_Exercise goal:_ How many of the lines below hold the word "changes"? Answer only with the number.

[Stored data entries]
- Opening Delimiter -

File: src/rtl/irq_pkg.sv
package irq_pkg;
  localparam logic [1:0] CmdOpEoi  = 2'b01;
  localparam logic [1:0] CmdOpRsel = 2'b10;
  localparam int CmdPollBit = 2;
  localparam int CmdSelBit  = 0;

  typedef struct packed {
    logic ackReq;
    logic eoi;
    logic rdCapture;
    logic rdPoll;
    logic rdSelIsr;
    logic rdAddrZero;
  } ctrlStrb_t;
endpackage

File: src/rtl/irq_sync_edge.sv
module irq_sync_edge #(
  parameter int Width  = 8,
  parameter int Stages = 2
) (
  input  logic             clk,
  input  logic             rst_n,
  input  logic [Width-1:0] asyncIn,
  output logic [Width-1:0] risePulse
);
  for (genvar b = 0; b < Width; b++) begin : g_bit
    logic [Stages:0] chain;
    always_ff @(posedge clk or negedge rst_n) begin
      if (!rst_n) chain <= '0;
      else        chain <= {chain[Stages-1:0], asyncIn[b]};
    end
    // compare the newest synchronized sample with the one before it
    assign risePulse[b] = chain[Stages-1] & ~chain[Stages];
  end
endmodule

File: src/rtl/irq_ctrl.sv
module irq_ctrl
  import irq_pkg::*;
#(
  parameter int AddrW = 2,
  parameter int DataW = 8
) (
  input  logic             clk,
  input  logic             rst_n,
  input  logic [AddrW-1:0] busAddr,
  input  logic             busWrEn,
  input  logic [DataW-1:0] busWrData,
  input  logic             busRdEn,
  input  logic             intAck,
  output ctrlStrb_t        strb
);
  logic pollMode;
  logic selIsr;
  logic cmdValid, rselCmd, pollCmd;

  assign cmdValid = busWrEn && (busAddr == '0);
  assign rselCmd  = cmdValid && (busWrData[DataW-1 -: 2] == CmdOpRsel);
  assign pollCmd  = rselCmd && busWrData[CmdPollBit];

  always_ff @(posedge clk or negedge rst_n) begin
    if (!rst_n) begin
      pollMode <= 1'b0;
      selIsr   <= 1'b0;
    end else begin
      if (pollCmd)      pollMode <= 1'b1;
      else if (busRdEn) pollMode <= 1'b0;
      if (rselCmd && !busWrData[CmdPollBit]) selIsr <= busWrData[CmdSelBit];
    end
  end

  always_comb begin
    strb            = '0;
    strb.rdPoll     = busRdEn && pollMode;
    strb.ackReq     = intAck || strb.rdPoll;
    strb.eoi        = cmdValid && (busWrData[DataW-1 -: 2] == CmdOpEoi);
    strb.rdCapture  = busRdEn;
    strb.rdSelIsr   = selIsr;
    strb.rdAddrZero = (busAddr == '0);
  end

  // a poll command arms poll mode for the next cycle
  a_r6_poll_arms: assert property (@(posedge clk) disable iff (!rst_n)
    pollCmd |=> pollMode);
  // any read without a new poll command leaves poll mode disarmed
  a_r7_poll_one_shot: assert property (@(posedge clk) disable iff (!rst_n)
    (busRdEn && !pollCmd) |=> !pollMode);
endmodule

File: src/rtl/irq_datapath.sv
module irq_datapath
  import irq_pkg::*;
#(
  parameter int NumLevels = 8,
  parameter int DataW     = 8
) (
  input  logic                 clk,
  input  logic                 rst_n,
  input  logic [NumLevels-1:0] reqRise,
  input  ctrlStrb_t            strb,
  output logic                 intOut,
  output logic [DataW-1:0]     rdData
);
  localparam int LvlW = $clog2(NumLevels);

  logic [NumLevels-1:0] irr, isr;
  logic [NumLevels-1:0] ackMask, eoiMask;
  logic                 pendValid, svcValid, eligible;
  logic [LvlW-1:0]      pendLvl, svcLvl;
  logic [DataW-1:0]     pollByte, regByte;

  // fixed priority: lowest index wins, scan from the top down
  always_comb begin
    pendValid = 1'b0;
    pendLvl   = '0;
    svcValid  = 1'b0;
    svcLvl    = '0;
    for (int i = NumLevels - 1; i >= 0; i--) begin
      if (irr[i]) begin
        pendValid = 1'b1;
        pendLvl   = i[LvlW-1:0];
      end
      if (isr[i]) begin
        svcValid = 1'b1;
        svcLvl   = i[LvlW-1:0];
      end
    end
  end

  assign eligible = pendValid && (!svcValid || (pendLvl < svcLvl));
  assign intOut   = eligible;

  always_comb begin
    ackMask = '0;
    eoiMask = '0;
    if (strb.ackReq && eligible) ackMask[pendLvl] = 1'b1;
    if (strb.eoi && svcValid)    eoiMask[svcLvl]  = 1'b1;
  end

  always_ff @(posedge clk or negedge rst_n) begin
    if (!rst_n) begin
      irr <= '0;
      isr <= '0;
    end else begin
      irr <= (irr & ~ackMask) | reqRise;
      isr <= (isr & ~eoiMask) | ackMask;
    end
  end

  always_comb begin
    pollByte          = '0;
    pollByte[DataW-1] = eligible;
    if (eligible) pollByte[LvlW-1:0] = pendLvl;
    regByte = '0;
    if (strb.rdAddrZero) regByte[NumLevels-1:0] = strb.rdSelIsr ? isr : irr;
  end

  always_ff @(posedge clk or negedge rst_n) begin
    if (!rst_n)              rdData <= '0;
    else if (strb.rdCapture) rdData <= strb.rdPoll ? pollByte : regByte;
  end

  // request bits only drop through an acknowledge
  a_r1_request_sticky: assert property (@(posedge clk) disable iff (!rst_n)
    !strb.ackReq |=> ((irr & $past(irr)) == $past(irr)));
  // an accepted acknowledge adds exactly one in-service level
  a_r3_ack_adds_service: assert property (@(posedge clk) disable iff (!rst_n)
    (strb.ackReq && intOut && !strb.eoi) |=> ($countones(isr) == $past($countones(isr)) + 1));
  // an end-of-interrupt retires exactly one level
  a_r4_eoi_drops_one: assert property (@(posedge clk) disable iff (!rst_n)
    (strb.eoi && !strb.ackReq && (isr != '0)) |=> ($countones(isr) == $past($countones(isr)) - 1));
  // reserved poll bits read back as zero
  a_r6_poll_reserved: assert property (@(posedge clk) disable iff (!rst_n)
    strb.rdPoll |=> (rdData[DataW-2:LvlW] == '0));
  // read data holds between reads
  a_r9_rd_hold: assert property (@(posedge clk) disable iff (!rst_n)
    !strb.rdCapture |=> $stable(rdData));
endmodule

File: src/rtl/prio_irq_ctrl.sv
module prio_irq_ctrl
  import irq_pkg::*;
#(
  parameter int NumLevels = 8,
  parameter int AddrW     = 2,
  parameter int DataW     = 8,
  parameter int SyncDepth = 2
) (
  input  logic                 clk,
  input  logic                 rst_n,
  input  logic [NumLevels-1:0] irqIn,
  input  logic [AddrW-1:0]     busAddr,
  input  logic                 busWrEn,
  input  logic [DataW-1:0]     busWrData,
  input  logic                 busRdEn,
  output logic [DataW-1:0]     busRdData,
  input  logic                 intAck,
  output logic                 intOut
);
  ctrlStrb_t            strb;
  logic [NumLevels-1:0] reqRise;

  irq_sync_edge #(.Width(NumLevels), .Stages(SyncDepth)) sync_i (
    .clk(clk), .rst_n(rst_n), .asyncIn(irqIn), .risePulse(reqRise)
  );

  irq_ctrl #(.AddrW(AddrW), .DataW(DataW)) ctrl_i (
    .clk(clk), .rst_n(rst_n), .busAddr(busAddr), .busWrEn(busWrEn),
    .busWrData(busWrData), .busRdEn(busRdEn), .intAck(intAck), .strb(strb)
  );

  irq_datapath #(.NumLevels(NumLevels), .DataW(DataW)) dp_i (
    .clk(clk), .rst_n(rst_n), .reqRise(reqRise), .strb(strb),
    .intOut(intOut), .rdData(busRdData)
  );
endmodule

File: config.mk
export PLATFORM = sky130hd
export DESIGN_NAME = prio_irq_ctrl
export DESIGN_NICKNAME = d
export VERILOG_FILES = /design/src/rtl/irq_pkg.sv /design/src/rtl/irq_sync_edge.sv /design/src/rtl/irq_ctrl.sv /design/src/rtl/irq_datapath.sv /design/src/rtl/prio_irq_ctrl.sv
export SDC_FILE = /design/constraint.sdc
export NUM_CORES = 1
export LEC_CHECK = 0
export BUFFER_PORTS_ARGS = -buffer_cell sky130_fd_sc_hd__buf_2
export CAP_MARGIN = 10
export CORE_AREA = 5 5 67 69
export DETAILED_ROUTE_END_ITERATION = 6
export DIE_AREA = 0 0 72 74
export PLACE_DENSITY = 0.84
export SLEW_MARGIN = 0
export SYNTH_ARGS = -nofsm -noshare
export SYNTH_HDL_FRONTEND = slang
export SYNTH_SLANG_ARGS = --single-unit
File: constraint.sdc
create_clock -name clk -period 5.1 [get_ports clk]
set_input_delay 1.02 -clock clk [delete_from_list [all_inputs] [get_ports clk]]
set_output_delay 1.02 -clock clk [all_outputs]
set_load 0.005 [all_outputs]
==> impl_metrics.toml, run 1 <==
[cells_and_area]
drive_above_1_share = 0.208
final_common_cell = "dfrtp_1"
antenna_cells = 0
utilization = 0.630
final_cell_mix = "dfrtp_1, buf_2, o21ai_0"
final_area_um2 = 2430
syn_to_final_growth_pct = 13.2
nets = 255

[clocking]
path_clk_slew_ps = 100
cts.hold.buffers_added = 0
cts_root_buffer = "clkbuf_8"
post_cts_buffers = 0
cts_buffers = 5
clk_latency_ps = 310
cts_buffer_depth = 2
ctsHtreeMaxLevel = 2
cts_resized = 0
cts.sinks = 50
cts_tree = "built"

[pwr]
peakVddDrop_v = 0.000279
power.density_nw_per_um2 = 399
power_leakage_nw = 1.10

[setup_path]
crit_path_end_kind = "output pin"
start_kind = "flip-flop"
worstPathArrival_ps = 2890
worstSetupPathType = "flip-flop to output pin"
path_cells = "nor4_1, nand2b_1, inv_1, ha_1, and2_1, o21ai_0, a21oi_1, a21oi_1, buf_2"
slowest_stage = "nor4_1"
cp_common_cell = "a21oi_1"
crit_required_ps = 4080
path_max_fanout = 6
critPathMaxStageDelay_ps = 770

[sta]
setup_violations = 0
worstMarginPinSlew_ps = 1060
relSlewSlack = 0.296
clock_skew_ps = 9.06
finalSetupTns_ps = 0
period_minus_slack_ps = 3910
grt_setup_unrepaired = "false"
fmax_mhz = 256
hold_viol = 0
finalCritPeriodShare = 0.767
fin_ws_ps = 1190
final_max_slew_viol_count = 0

[placed_design]
post-dp-hpwl_mm = 3.02
place.gp.congestion = 0.879
place_area_um2 = 2310
detailedPlace.worstSlack_ps = 1610
portBuffers = 27

[floorplanning]
row_count = 23
ios = 32
die_y_um = 74
fp.dieW_um = 72
dieArea_um2 = 5330
core-area_um2 = 3860
start_util = 0.556

[synth]
syn_area_per_cell_um2 = 10.6
netlist_area_um2 = 2140
yosysSeqAreaShare = 0.583
synth_cell_types = 40
yosysWarnings = 0
ys_seq_elements = 50
yosys-top-cells-area = "dfrtp_1, o21ai_0, inv_1"
syn_inst = 203
yosysTopAreaCell = "dfrtp_1"
yosysTopAreaCellShare = 0.583
syn_nets = 228

[detailed_routing]
via_count = 1585
drt_iter0_markers = 91
drcViolationCount = 0
wire_per_inst_um = 14.9
ant_nets = 0
via_per_inst = 5.64
routed_wl_mm = 4.19
drtPass1Iterations = 5

[global_route]
grt_overflow = 0
grt_pass1_vias = 1559
grt_antenna_before_repair = 0
grt_pass1_wl_mm = 7.25
grt_usage = 0.181
grt_max_degree = 51

[hold_path]
holdCritPathClass = "flip-flop to flip-flop"

[flow_run]
maxCapViolations = 0

[run_status]
outcome = "completed"
final timing paths:
kind / from / to / slack [ps] / cells after the start
min reg2reg: sync_i.g_bit[1].chain[0] / sync_i.g_bit[1].chain[1] / 360 / 0
max: dp_i.irr[4] / intOut / 1190 / 9
min: sync_i.g_bit[1].chain[0] / sync_i.g_bit[1].chain[1] / 360 / 0
max reg2reg: dp_i.irr[4] / dp_i.rdData[0] / 2020 / 10
min in group asynchronous: rst_n / ctrl_i.pollMode / 880 / 1
max in group asynchronous: rst_n / sync_i.g_bit[3].chain[0] / 3550 / 1
report_power, final:
group | switching (mW) | leakage, nW | internal (mW)
Sequential | 0.0497 | 0.579 | 0.435
Clock | 0.139 | 0.0563 | 0.149
Combinational | 0.114 | 0.464 | 0.0824
Total | 0.303 | 1.10 | 0.667
through the flow:
stage | hold slack, ps | total power, mW | cells
CTS | 362 | 0.975 | 281
detailed placement | 340 | 0.687 | 273
global route | 377 | 1.02 | 281
floorplan | 331 | 0.624 | 203
global placement | 332 | 0.681 | 273
finish | 358 | 0.970 | 281
routing by layer:
| layer | routed length, um | track usage | vias up |
|---|---|---|---|
| li1 | - | - | 768 |
| met1 | 1850 | 0.230 | 751 |
| met2 | 1930 | 0.290 | 58 |
| met3 | 319 | 0.0500 | 8 |
| met4 | 95 | 0.0856 | 0 |
| met5 | 0 | 0 | - |
sequential cells by signal (all words and copies together), names as in the netlist:
signal / flops
ctrl_i.pollMode: 1
ctrl_i.selIsr: 1
dp_i.rdData: 8
sync_i.g_bit.chain: 24
dp_i.irr: 8
dp_i.isr: 8
synthesized netlist by cell type, drive strengths merged:
cell type and instances:
buf 3, a21oi 11, a2111oi 1, o21bai 1, mux2 6, and2 3, a22o 1, nor3 3
dfrtp 50, o21a 2, inv 19, a31oi 3, clkbuf 4, nand2b 4, o32ai 1, a21o 1
o31ai 5, o41ai 5, nand3 10, nand4b 2, nor2 12, o22ai 3, or2 3, or2b 1
nand2 14, or3 1, o21ai 24, nor2b 2, o311ai 1, nor4 3, or4 2, ha 2
worst max-delay path: cells and delay by family (launching register included):
family	cells	cell delay, ps
AOI/OAI and AO/OA	3	360
DFF	1	450
buffers and inverters	2	230
adders and majority gates	1	330
and+or+nand+nor	3	1200
cells by family after synthesis:
logic type,after synthesis,synth area share
flip-flops,50,0.583
AO/OA/AOI/OAI,59,0.168
multiplexers,6,0.0315
buffers and inverters,26,0.0478
adder cells (fa/ha/maj),2,0.0117
AND/OR/NAND/NOR,60,0.158
final cells by class:
type | count | area [um2]
clock inverters | 3 | 48.8
fillers | 341 | 1430
inverters | 19 | 71.3
multi-input cells | 127 | 791
repair buffers | 27 | 135
flip-flops and latches | 50 | 1250
well taps | 50 | 62.6
clock buffers | 5 | 68.8
Note: power is estimated with default switching activity, not from simulation.
==> inputs of run 2 (changes only) <==
CORE_AREA = 5 5 68 70   (was 5 5 67 69)
DIE_AREA = 0 0 73 75   (was 0 0 72 74)
PLACE_DENSITY = 0.82   (was 0.84)
clock period = 3.65 ns   (was 5.1 ns; I/O delays follow)
==> run 2 against run 1 <==
Effect of this change: setup slack got worse by 800 ps; sequential power increased by 39%; largest power group unchanged; global-route usage shrank 1.6 points.
==> impl_metrics.toml, run 2 (synthesis results as in run 1) <==
[cells_and_area]
seqCellArea_um2 = 1250
final_area_um2 = 2420
fillers = 352
nets = 257
antenna_cells = 0
utilization = 0.617
top_register = "sync_i.g_bit.chain"
layoutNonFillerInstCount = 283
final_common_cell = "dfrtp_1"
drive_above_1_share = 0.215
syn_to_final_growth_pct = 12.7
multi_input_area_um2 = 791
largest_reg_flops = 24
final_cell_mix = "dfrtp_1, buf_2, o21ai_0"

[global_route]
grt_overflow = 0
grt_usage = 0.165
grt_antenna_before_repair = 0
grt_pass1_wl_mm = 6.74
grt_pass1_vias = 1459
grt_max_degree = 51

[floorplanning]
core-area_um2 = 3910
start_util = 0.548
row_count = 23
dieArea_um2 = 5480
fp.dieW_um = 73
die_y_um = 75
ios = 32

[pwr]
power_frac_comb = 0.218
peakVddDrop_v = 0.000243
share_seq_of_total_power = 0.532
p_sw_uw = 407
power.density_nw_per_um2 = 526
p_int_uw = 864
clkPwrFrac = 0.251
power_leakage_nw = 1.10
swShare = 0.320

[clocking]
cts_buffers = 5
cts_tree = "built"
clk_latency_ps = 310
cts.hold.buffers_added = 0
path_clk_slew_ps = 100
ctsHtreeMaxLevel = 2
cts_buffer_depth = 2
cts_resized = 0
cts.sinks = 50
cts_root_buffer = "clkbuf_8"
post_cts_buffers = 0

[placed_design]
post-dp-hpwl_mm = 2.94
dpl.cell_count = 275
detailedPlace.worstSlack_ps = 736
portBuffers = 27
place_area_um2 = 2330
place.gp.congestion = 0.891

[detailed_routing]
drcViolationCount = 0
drt_iter0_markers = 125
routed_wl_mm = 3.97
wire_per_inst_um = 14.0
ant_nets = 0
via_count = 1542
drtPass1Iterations = 4
via_per_inst = 5.45

[setup_path]
crit_path_end_kind = "output pin"
critical-path-top-delay-family = "simple AND/OR/NAND/NOR gates"
crit_required_ps = 2920
path_cells = "or4_4, or2b_1, ha_1, and2_1, o21ai_0, a21oi_1, a21oi_1, buf_2"
worstSetupPathType = "flip-flop to output pin"
critical_path_cell_count = 8
critPathMaxStageDelay_ps = 580
slowest_stage = "or4_4"
path_max_fanout = 5
worstPathArrival_ps = 2530
cp_common_cell = "a21oi_1"
start_kind = "flip-flop"
crit_buf_inv = 1
rr_worst_depth = 9

[sta]
final_max_slew_viol_count = 0
relSlewSlack = 0.298
period_minus_slack_ps = 3260
worstMarginPinSlew_ps = 1050
clock_skew_ps = 9.42
hold_viol = 0
setup_violations = 0
finalSetupTns_ps = 0
fin_ws_ps = 392
grt_setup_unrepaired = "false"
finalCritPeriodShare = 0.893
fmax_mhz = 307

[hold_path]
holdCritPathClass = "flip-flop to flip-flop"
hold_path_depth = 0

[run_status]
outcome = "completed"

[flow_run]
maxCapViolations = 0
-- run 2: cell count changes in the layout (fill, tap and decap cells not counted), sizes merged --
cell / delta
bufinv: -1
inv: -1
clkinv: +2
buf: +2
-- run 2: power by group through the flow --
| stage | registers (mW) | logic (mW) | clock network [mW] |
|---|---|---|---|
| floorplan | 0.660 | 0.212 | 0 |
| global placement | 0.685 | 0.272 | 0 |
| detailed placement | 0.687 | 0.275 | 0 |
| CTS | 0.675 | 0.278 | 0.327 |
| global route | 0.685 | 0.312 | 0.347 |
| finish | 0.675 | 0.276 | 0.319 |
-- run 2: per-stage QoR --
step / power (mW) / hold slack (ps)
2_1_floorplan: 0.872 / 331
3_5_place_dp: 0.962 / 336
5_1_grt: 1.34 / 371
4_1_cts: 1.28 / 358
3_3_place_gp: 0.957 / 331
6_report: 1.27 / 353
-- run 2: cell type report --
| class | instances | share of cell area |
|---|---|---|
| tap | 50 | 0.0259 |
| multi-input combinational | 127 | 0.327 |
| inverter | 19 | 0.0295 |
| clock inverter | 3 | 0.00880 |
| timing repair buffer | 29 | 0.0621 |
| clock buffer | 5 | 0.0285 |
| sequential | 50 | 0.518 |
-- run 2: worst register-to-register path, delay by kind of cell (launching register included) --
| kind | cells | cell delay (ps) |
|---|---|---|
| AO/OA/AOI/OAI | 5 | 1020 |
| adder cells (fa/ha/maj) | 1 | 310 |
| flip-flops | 1 | 430 |
| AND/OR/NAND/NOR | 3 | 920 |
-- run 2: path summary, 6_finish.rpt --
path / startpoint / to / slack (ps)
min in group asynchronous: rst_n / ctrl_i.pollMode / 600
max in group asynchronous: rst_n / dp_i.isr[6] / 2390
worst max register to register: dp_i.isr[3] / dp_i.rdData[1] / 880
worst min register to register: sync_i.g_bit[7].chain[0] / sync_i.g_bit[7].chain[1] / 350
worst min-delay path: sync_i.g_bit[7].chain[0] / sync_i.g_bit[7].chain[1] / 350
worst max-delay path: dp_i.isr[3] / intOut / 390
-- run 2: routing by layer --
metal	vias up	share of wire	global-route usage
li1	774	-	-
met1	719	0.44	0.207
met2	41	0.48	0.271
met3	8	0.061	0.0307
met4	0	0.020	0.0861
met5	-	0	0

- Closing Delimiter -

_Result of the task:_ 2